* Directions for this task
Beginning with the line containing "buf+inv: 74 / 210 / 2.85", give every line again exactly as it is, ending with the last line of the entries.

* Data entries
_ _ _
### config.mk
export PLATFORM = sky130hd
export DESIGN_NAME = sprite_pixel_fetch_address
export DESIGN_NICKNAME = d
export VERILOG_FILES = /design/src/hdl/spfa_pkg.sv /design/src/hdl/spfa_fifo.sv /design/src/hdl/spfa_front.sv /design/src/hdl/spfa_back.sv /design/src/hdl/sprite_pixel_fetch_address.sv
export SDC_FILE = /design/constraint.sdc
export NUM_CORES = 1
export LEC_CHECK = 0
export ABC_AREA = 0
export BUFFER_PORTS_ARGS = -buffer_cell sky130_fd_sc_hd__buf_4
export CAP_MARGIN = 25
export CORE_MARGIN = 2
export CORE_UTILIZATION = 45
export DETAILED_ROUTE_END_ITERATION = 10
export PLACE_DENSITY = 0.6
export SYNTH_ARGS = -nofsm -noshare
export SYNTH_HDL_FRONTEND = slang
export SYNTH_SLANG_ARGS = --single-unit
### constraint.sdc
create_clock -name clk -period 6.55 [get_ports clk]
set_input_delay 1.31 -clock clk [delete_from_list [all_inputs] [get_ports clk]]
set_output_delay 1.31 -clock clk [all_outputs]
set_load 0.02 [all_outputs]
### src/hdl/spfa_pkg.sv
// Package for the sprite pixel fetch address block.
// Holds the payload structs, shape codes, size tables and default parameters.
// No dependencies.
package spfa_pkg;

  localparam int DEF_SCREEN_WIDTH  = 240;
  localparam int DEF_SCREEN_HEIGHT = 160;
  localparam int DEF_QUEUE_DEPTH   = 2;

  localparam logic [1:0] SHAPE_WIDE = 2'd1;
  localparam logic [1:0] SHAPE_TALL = 2'd2;

  localparam logic [3:0] LONG_SIDE  [4] = '{4'd2, 4'd4, 4'd4, 4'd8};
  localparam logic [3:0] SHORT_SIDE [4] = '{4'd1, 4'd1, 4'd2, 4'd4};

  typedef struct packed {
    logic [15:0] attr_word0;
    logic [15:0] attr_word1;
    logic [15:0] attr_word2;
    logic [5:0]  pixel_col;
    logic [5:0]  pixel_row;
  } spfa_in_t;

  typedef struct packed {
    logic        visible;
    logic        on_screen;
    logic [9:0]  screen_x;
    logic [8:0]  screen_y;
    logic [15:0] tile_byte_offset;
    logic        high_nibble;
    logic        eight_bit_depth;
    logic [7:0]  palette_base;
    logic [3:0]  width_tiles;
    logic [3:0]  height_tiles;
  } spfa_out_t;

  // Decoded item passed from the front part to the back part.
  typedef struct packed {
    logic        visible;
    logic        on_screen;
    logic [9:0]  screen_x;
    logic [8:0]  screen_y;
    logic        in_sprite;
    logic        deep;
    logic [7:0]  palette_base;
    logic [3:0]  width_tiles;
    logic [3:0]  height_tiles;
    logic [9:0]  base_tile;
    logic [2:0]  tile_x;
    logic [2:0]  tile_y;
    logic [2:0]  pix_x;
    logic [2:0]  pix_y;
  } spfa_work_t;

endpackage

### src/hdl/spfa_fifo.sv
// Small register-based queue with show-ahead head.
// Generic width and depth; no package dependencies.
module spfa_fifo #(
  parameter int WIDTH = 8,
  parameter int DEPTH = 2
) (
  input  logic             clk,
  input  logic             rst,
  input  logic             push,
  input  logic [WIDTH-1:0] wdata,
  output logic             full,
  input  logic             pop,
  output logic [WIDTH-1:0] rdata,
  output logic             empty
);

  localparam int PTR_W = (DEPTH > 1) ? $clog2(DEPTH) : 1;
  localparam int CNT_W = $clog2(DEPTH + 1);

  logic [WIDTH-1:0] mem [DEPTH];
  logic [PTR_W-1:0] wr_ptr;
  logic [PTR_W-1:0] rd_ptr;
  logic [CNT_W-1:0] count;
  logic             do_push;
  logic             do_pop;

  assign full    = (count == CNT_W'(DEPTH));
  assign empty   = (count == '0);
  assign do_push = push && !full;
  assign do_pop  = pop && !empty;
  assign rdata   = mem[rd_ptr];

  always_ff @(posedge clk) begin
    if (rst) begin
      wr_ptr <= '0;
      rd_ptr <= '0;
      count  <= '0;
    end else begin
      if (do_push) begin
        wr_ptr <= (wr_ptr == PTR_W'(DEPTH - 1)) ? '0 : wr_ptr + PTR_W'(1);
      end
      if (do_pop) begin
        rd_ptr <= (rd_ptr == PTR_W'(DEPTH - 1)) ? '0 : rd_ptr + PTR_W'(1);
      end
      if (do_push && !do_pop) begin
        count <= count + CNT_W'(1);
      end else if (do_pop && !do_push) begin
        count <= count - CNT_W'(1);
      end
    end
  end

  always_ff @(posedge clk) begin
    if (do_push) begin
      mem[wr_ptr] <= wdata;
    end
  end

endmodule

### src/hdl/spfa_front.sv
// Front part: classifies one sprite pixel request into a decoded work item.
// Depends on spfa_pkg.
module spfa_front #(
  parameter int SCREEN_WIDTH  = spfa_pkg::DEF_SCREEN_WIDTH,
  parameter int SCREEN_HEIGHT = spfa_pkg::DEF_SCREEN_HEIGHT
) (
  input  spfa_pkg::spfa_in_t   req,
  output spfa_pkg::spfa_work_t work
);
  import spfa_pkg::*;

  logic [1:0] shape;
  logic [1:0] size;
  logic [3:0] w;
  logic [3:0] h;
  logic [6:0] w_pix;
  logic [6:0] h_pix;
  logic       in_sprite;
  logic       enabled;
  logic [9:0] sx;
  logic [8:0] sy;
  logic       on_scr;
  logic [6:0] col_flip;
  logic [6:0] row_flip;
  logic [5:0] c;
  logic [5:0] r;
  logic       deep;

  assign shape = req.attr_word0[15:14];
  assign size  = req.attr_word1[15:14];
  assign deep  = req.attr_word0[13];

  always_comb begin
    unique case (shape)
      SHAPE_WIDE: begin
        w = LONG_SIDE[size];
        h = SHORT_SIDE[size];
      end
      SHAPE_TALL: begin
        w = SHORT_SIDE[size];
        h = LONG_SIDE[size];
      end
      default: begin
        // square, and the prohibited shape treated as square
        w = 4'(4'd1 << size);
        h = 4'(4'd1 << size);
      end
    endcase
  end

  assign w_pix     = {w, 3'b000};
  assign h_pix     = {h, 3'b000};
  assign in_sprite = ({1'b0, req.pixel_col} < w_pix) && ({1'b0, req.pixel_row} < h_pix);
  assign enabled   = req.attr_word0[8] || !req.attr_word0[9];

  assign sx     = {1'b0, req.attr_word1[8:0]} + {4'd0, req.pixel_col};
  assign sy     = {1'b0, req.attr_word0[7:0]} + {3'd0, req.pixel_row};
  assign on_scr = ({1'b0, sx} < 11'(SCREEN_WIDTH)) && ({1'b0, sy} < 10'(SCREEN_HEIGHT));

  // Mirror across the whole sprite; only meaningful when inside.
  assign col_flip = w_pix - 7'd1 - {1'b0, req.pixel_col};
  assign row_flip = h_pix - 7'd1 - {1'b0, req.pixel_row};
  assign c = req.attr_word1[12] ? col_flip[5:0] : req.pixel_col;
  assign r = req.attr_word1[13] ? row_flip[5:0] : req.pixel_row;

  always_comb begin
    work.visible      = enabled && in_sprite && on_scr;
    work.on_screen    = on_scr;
    work.screen_x     = sx;
    work.screen_y     = sy;
    work.in_sprite    = in_sprite;
    work.deep         = deep;
    work.palette_base = deep ? 8'd0 : {req.attr_word2[15:12], 4'd0};
    work.width_tiles  = w;
    work.height_tiles = h;
    work.base_tile    = req.attr_word2[9:0];
    work.tile_x       = c[5:3];
    work.tile_y       = r[5:3];
    work.pix_x        = c[2:0];
    work.pix_y        = r[2:0];
  end

endmodule

### src/hdl/spfa_back.sv
// Back part: turns a decoded work item into the tile byte offset and result.
// Depends on spfa_pkg.
module spfa_back (
  input  logic                 one_dim_mapping,
  input  spfa_pkg::spfa_work_t work,
  input  logic                 work_empty,
  output logic                 work_pop,
  input  logic                 res_full,
  output logic                 res_push,
  output spfa_pkg::spfa_out_t  res
);
  import spfa_pkg::*;

  logic [6:0]  lin_tile;
  logic [15:0] tile_off;
  logic [5:0]  pix_off;
  logic [15:0] offset;

  // Advance whenever a work item waits and the result queue has room.
  assign work_pop = !work_empty && !res_full;
  assign res_push = work_pop;

  assign lin_tile = 7'(work.tile_y * work.width_tiles) + {4'd0, work.tile_x};

  always_comb begin
    if (one_dim_mapping) begin
      tile_off = work.deep ? {3'd0, lin_tile, 6'd0} : {4'd0, lin_tile, 5'd0};
    end else begin
      tile_off = {3'd0, work.tile_y, 10'd0}
               + (work.deep ? {7'd0, work.tile_x, 6'd0} : {8'd0, work.tile_x, 5'd0});
    end
    pix_off = work.deep ? {work.pix_y, work.pix_x}
                        : {1'b0, work.pix_y, work.pix_x[2:1]};
    offset  = {1'b0, work.base_tile, 5'd0} + tile_off + {10'd0, pix_off};
  end

  always_comb begin
    res.visible          = work.visible;
    res.on_screen        = work.on_screen;
    res.screen_x         = work.screen_x;
    res.screen_y         = work.screen_y;
    res.tile_byte_offset = work.in_sprite ? offset : 16'd0;
    res.high_nibble      = work.in_sprite && !work.deep && work.pix_x[0];
    res.eight_bit_depth  = work.deep;
    res.palette_base     = work.palette_base;
    res.width_tiles      = work.width_tiles;
    res.height_tiles     = work.height_tiles;
  end

endmodule

### src/hdl/sprite_pixel_fetch_address.sv
// Sprite pixel fetch address: top level.
// Items pass from the input port through the front, the work queue, the back
// stage and the result queue. Throughput: one item per cycle while neither
// QUEUE_DEPTH-entry queue is full; the back stage is combinational.
// Reset (rst, synchronous): empties both queues and clears one_dim_mapping.
module sprite_pixel_fetch_address #(
  parameter int SCREEN_WIDTH  = spfa_pkg::DEF_SCREEN_WIDTH,
  parameter int SCREEN_HEIGHT = spfa_pkg::DEF_SCREEN_HEIGHT,
  parameter int QUEUE_DEPTH   = spfa_pkg::DEF_QUEUE_DEPTH
) (
  input  logic                clk,
  input  logic                rst,
  // input item queue side
  input  logic                push,
  output logic                full,
  input  spfa_pkg::spfa_in_t  req,
  // result queue side
  output logic                empty,
  input  logic                pop,
  output spfa_pkg::spfa_out_t result,
  // configuration
  input  logic                cfg_write,
  input  logic                cfg_data
);
  import spfa_pkg::*;

  localparam int WORK_W = $bits(spfa_work_t);
  localparam int RES_W  = $bits(spfa_out_t);

  logic       one_dim_mapping;
  spfa_work_t front_work;
  spfa_work_t work_head;
  logic       work_empty;
  logic       work_pop;
  logic       res_full;
  logic       res_push;
  spfa_out_t  back_res;

  // Mapping mode register; the user must write it only while the block is idle (not enforced here).
  always_ff @(posedge clk) begin
    if (rst) begin
      one_dim_mapping <= 1'b0;
    end else if (cfg_write) begin
      one_dim_mapping <= cfg_data;
    end
  end

  // Front: decode the attribute words and pixel position.
  spfa_front #(
    .SCREEN_WIDTH  (SCREEN_WIDTH),
    .SCREEN_HEIGHT (SCREEN_HEIGHT)
  ) u_front (
    .req  (req),
    .work (front_work)
  );

  // Queue between front and back; its full flag is the block's full.
  spfa_fifo #(
    .WIDTH (WORK_W),
    .DEPTH (QUEUE_DEPTH)
  ) u_work_q (
    .clk   (clk),
    .rst   (rst),
    .push  (push),
    .wdata (front_work),
    .full  (full),
    .pop   (work_pop),
    .rdata (work_head),
    .empty (work_empty)
  );

  // Back: compute tile byte offset, nibble select and build the result item.
  spfa_back u_back (
    .one_dim_mapping (one_dim_mapping),
    .work            (work_head),
    .work_empty      (work_empty),
    .work_pop        (work_pop),
    .res_full        (res_full),
    .res_push        (res_push),
    .res             (back_res)
  );

  // Result queue: holds finished items until the consumer pops them.
  spfa_fifo #(
    .WIDTH (RES_W),
    .DEPTH (QUEUE_DEPTH)
  ) u_res_q (
    .clk   (clk),
    .rst   (rst),
    .push  (res_push),
    .wdata (back_res),
    .full  (res_full),
    .pop   (pop),
    .rdata (result),
    .empty (empty)
  );

endmodule

**Word level (Yosys, flattened, before mapping)**

Memories as Yosys holds them, arrays and structs flattened. A register that Yosys moved wholly into a read port is not among the register bits.
Index checks and enable logic that the tools add are counted.

- Bits in latches: 0
- Input port bits: 66
- Bits in writable memories: 232
- Flip-flop bits (word level): 9
- Memories kept: 2
- Bits in read-only memories: 0
- Output and inout bits: 57

- Bitwise logic cells: 1
- Multiplexer cells: 32
- Add/sub/neg operators: 18
- Divide/modulo/power cells: 0
- Order comparisons: 5
- Shift operators: 1
- Eq/ne operators: 4
- Reductions and logical operators: 30
- $mul: 1

Memory list:

| memory | words | bits a word | rd ports | clocked after memory_dff | write ports | RTL line | source |
|---|---|---|---|---|---|---|---|
| u_work_q.mem | 2 | 61 | 1 | 1 | 1 | spfa_fifo.sv:20 | `logic [WIDTH-1:0] mem [DEPTH];` |
| u_res_q.mem | 2 | 55 | 1 | 1 | 1 | spfa_fifo.sv:20 |  |

Operator list:

| kind | count |
|---|---|
| two-way mux 16 bit | 2 |
| two-way mux 6 bit | 3 |
| adder 13 x 16 -> 16 bit | 1 |
| adder 15 x 16 -> 16 bit | 1 |
| adder 16 x 6 -> 16 bit | 1 |
| binary-select mux 4 bit (select 2 bit) | 2 |
| two-way mux 4 bit | 4 |
| one-hot mux 4 bit (2 select lines) | 2 |
| logical AND 1 bit | 15 |
| < comparator 6 x 7 -> 1 bit | 2 |
| two-way mux 13 bit | 1 |
| two-way mux 1 bit | 12 |
| subtractor 6 x 1 -> 6 bit, second input constant | 2 |
| subtractor 6 bit | 2 |
| adder 9 x 6 -> 10 bit | 1 |
| logical NOT 1 bit | 10 |
| < comparator 10 x 8 -> 1 bit, second input constant | 1 |
| adder 8 x 6 -> 9 bit | 1 |
| < comparator 9 x 8 -> 1 bit, second input constant | 1 |
| two-way mux 9 bit | 1 |
| two-way mux 2 bit | 4 |
| two-way mux 8 bit | 1 |
| adder 7 x 3 -> 7 bit | 1 |
| multiplier 3 x 4 -> 7 bit | 1 |
| other kinds (11) | 20 |

**Logic depth before layout (Yosys ltp)**

- Depth after elaboration: 9
- Gate-level depth with buffers: 23
- Depth with buffers taken out: 21

**By module**

Synthesis repeated with hierarchy kept, for this count alone.

- Cell total of the unflattened synthesis: 791
- Area, all modules: 11628.7 sq um

Modules (own cells, without submodules):

| module | sequential area each (sq um) | times used | cells each | area an instance (sq um) |
|---|---|---|---|---|
| spfa_fifo at u_work_q | 3763.6 | 1 | 215 | 4603.2 |
| spfa_fifo at u_res_q | 3403.3 | 1 | 196 | 4182.8 |
| spfa_back | 0.0 | 1 | 193 | 1472.7 |
| spfa_front | 0.0 | 1 | 184 | 1336.3 |
| sprite_pixel_fetch_address | 20.0 | 1 | 3 | 33.8 |

**Least setup slack after synthesis**

OpenSTA, ideal clock, no wires.

- Kind: register to register
- Start point: reg (tool-made name)
- End point: mem u_res_q.mem[0][32] (netlist bit), data pin
- Arrival: 5.029 ns
- Data required time: 6.288 ns
- Period minus slack after synthesis: 5.292 ns
- Path slack: 1.258 ns
- Buffers on the path: 2
- Stages on the path, launching flop included: 20
- Path through: dfxtp_1 > buf_2 > buf_2 > mux2i_1 > or2_2 > fa_1 > inv_1 > fa_1 > inv_1 > fa_1 > inv_1 > mux4_2 > ha_1 > ha_1 > nor2b_1 > o21a_1 > nor2_1 > o21ai_0 > o41ai_1 > mux2_2

RTL lines:

| element | RTL line |
|---|---|
| to (decl) | spfa_fifo.sv:20 |

==> flow_summary.ini <==
[place]
dp_cells = 1134
portBuffers = 110
routabilityCongestion = 0.782
dp_hpwl_mm = 13.8

[final_layout]
drive_above_1_share_pct = 30.8
num_antenna_cells = 0
fin_cells = 1178
layout.nets = 968
regArea_sq_mm = 0.00671
syn_to_final_growth_pct = 19.0
multiInputGateArea_sq_mm = 0.00367
nFillCells = 1915

[cts]
cts-htree-levels = 1
numCtsBuffers = 24
clk_latency_ns = 0.51
clockBufferDepth = 3
path_clk_slew_ns = 0.06
cts_root_buf = clkbuf_16
cts_setup_buffers = 0
hold_buffers = 0
clock-sinks = 227
cts_resized = 0
cts_tree = built

[synthesis]
syn_area_sq_mm = 0.0106
async_reset_ff_share_pct = 0
synth_top_area_share_pct = 60.9
yosysTopAreaCell = edfxtp_1
ys_types = 56
synth_edf_count = 216
synth_area_leaders = edfxtp_1 (61%), mux2_2 (9.9%), ha_1 (6.0%)
ys_seq_area_share_pct = 63.0
netlist_instances = 720
synthFlopType = edfxtp_1
ys_ff_latch = 227
syn_area_per_cell_sq_um = 14.8
ys_warn_count = 0

[timing]
tightest_slew_ns = 0.859
fmax_ghz = 0.175
fin_crit_ns = 5.71
max_slew_margin_pct = 42.7
drv_slew = 0
setup_viol = 0
final.period_utilization_pct = 87.1
rsz0062_at_grt = false
fin_tns_setup_ns = 0
clock-skew-final_ns = 0.00934
finalHoldViolations = 0

[worst_setup_path]
worstPathArrival_ns = 5.96
path_cells = buf_4 -> mux2i_1 -> inv_1 -> nand2b_1 -> fa_1 -> inv_1 -> fa_1 -> ha_1 -> a21o_1 -> a21oi_1 -> nor2b_1 -> o41ai_1 -> o21ai_0 -> a31oi_1 -> ha_1 -> ha_1 -> nand2_1 -> o21ai_0 -> o41ai_1 -> mux2_2
crit_slowest_cell = dfxtp_2
reg2reg_depth = 20
endpoint = u_res_q.mem[0][32]
cp-start-kind = register
slowest_delay_ns = 0.45
critPathMaxFanout = 19
critPathRequiredTime_ns = 6.80
crit_type = register to register
crit_top_cell = ha_1
worstReg2RegEnd = u_res_q.mem[0][32]
worst_setup_path_end_kind = register
ff2ff_setup_slack_ns = 0.84

[floorplanning]
coreArea_sq_mm = 0.0233
die_area_sq_mm = 0.0249
fp-row-count = 56
die-width_um = 158
io_pins = 123
initial_core_util_pct = 45.6
die_h_um = 158

[detailed_routing]
routedWlPerCell_um = 17.7
drtAntennaViolNets = 0
vias = 5991
drt_first_iter_violations = 315
viasPerCell = 5.09
wl_mm = 20.8
drc = 0
dr.pass1.iters = 4

[grt]
first_global_vias = 6088
grt_pass1_wl_mm = 31.9
grt_max_degree = 58
grt.overflow.total = 0
antenna_found_initial = 0
grt.total_usage_pct = 16.7

[power]
power_density_mw_per_mm2 = 470
ir_drop_v = 0.000231
p_leak_nw = 4.82
power_mw = 5.95

[flow_run]
max_cap_viol_count = 0

[run_status]
outcome = finished, final reports clean

[min_path]
hp-class = register to register
==> synth_stat cells (all sizes together), types with 10 or more instances <==
cell    count
edfxtp    216
mux2       94
ha         51
inv        48
nor2       46
nand2      23
mux2i      21
xor2       21
a21oi      19
nor2b      19
o21ai      19
buf        15
xnor2      12
a211oi     11
clkbuf     11
dfxtp      11
fa         10
==> cell usage in the layout (no fill, tap or decap), types with 9 or more instances in the layout <==
cell / instances
edfxtp_1: 216
buf_4: 118
mux2_2: 94
ha_1: 51
inv_1: 48
nor2_1: 43
clkbuf_16: 25
nand2_1: 23
xor2_1: 21
mux2i_1: 21
nor2b_1: 19
o21ai_0: 18
a21oi_1: 18
xnor2_1: 12
a211oi_1: 11
fa_1: 10
dfxtp_1: 9
==> worst max-delay path, delay by kind of cell, from the launching register on <==
| kind | cells | cell delay, ns |
|---|---|---|
| compound gates | 7 | 1.61 |
| fa+ha+maj | 5 | 1.75 |
| buf+inv | 3 | 0.57 |
| flops | 1 | 0.45 |
| mux | 2 | 0.74 |
| simple gates | 3 | 0.31 |
==> power breakdown <==
group | switching, mW | internal (mW)
sequential | 0.129 | 2.14
combinational | 1.29 | 0.995
clock | 0.545 | 0.852
total | 1.96 | 3.99
==> per-stage QoR <==
step,util (%),hold slack [ns],setup slack [ns],instance area [sq um]
after global routing,54.3,0.535,0.502,12700
final,54.3,0.515,0.843,12700
after global placement,50.8,0.485,1.07,11800
after detailed placement,50.8,0.506,0.863,11800
after floorplan,-,0.466,1.26,10700
after CTS,54.3,0.516,0.828,12700
==> flip-flops by register name, indices dropped and copies added, names as in the netlist, named ones only <==
| register | flops |
|---|---|
| u_res_q.rd_ptr | 1 |
| one_dim_mapping | 1 |
| u_work_q.wr_ptr | 1 |
| u_res_q.wr_ptr | 1 |
| u_work_q.rd_ptr | 1 |
| u_res_q.count | 2 |
| u_work_q.mem | 114 |
| u_res_q.mem | 102 |
| u_work_q.count | 2 |
==> how the worst min path moves through the flow <==
stage | startpoint | end | slack [ns] | depth (start not counted)
final | u_work_q.count[1] | u_work_q.count[1] | 0.51 | 2
after global routing | u_work_q.count[1] | u_work_q.count[1] | 0.54 | 2
after CTS | u_work_q.count[1] | u_work_q.count[1] | 0.52 | 2
after detailed placement | u_res_q.rd_ptr | register | 0.51 | 2
after global placement | u_work_q.count[1] | u_work_q.count[1] | 0.48 | 2
after floorplan | u_work_q.count[1] | u_work_q.count[1] | 0.47 | 2
==> routing by layer <==
layer	part of all wire [%]	wire length (um)	global-route usage, %
met5	0	0	0
met4	2.5	520	5.02
met3	4.6	953	2.74
met2	50	10300	29.0
met1	43	9020	21.4
==> area by class of cell <==
| class | count | area share [%] |
|---|---|---|
| clock buffer | 28 | 5.03 |
| clock inverter | 16 | 1.43 |
| inverter | 48 | 1.42 |
| multi-input combinational | 422 | 29.0 |
| sequential | 227 | 53.0 |
| tap | 319 | 3.15 |
| timing repair buffer | 118 | 7.00 |
==> cell families (layout without fill, tap and decap cells) <==
logic type / after synthesis / in the layout / synth area share, %
other cells: 1 / 4 / 0.0352
mux: 117 / 117 / 12.3
simple gates: 116 / 116 / 5.21
compound gates: 91 / 91 / 5.96
flops: 227 / 227 / 63.0
xor+xnor: 33 / 33 / 2.72
buf+inv: 74 / 210 / 2.85
fa+ha+maj: 61 / 61 / 7.88
Note: power is estimated with default switching activity, not from simulation.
_ _ _
* Answer for the task
buf+inv: 74 / 210 / 2.85
fa+ha+maj: 61 / 61 / 7.88
Note: power is estimated with default switching activity, not from simulation.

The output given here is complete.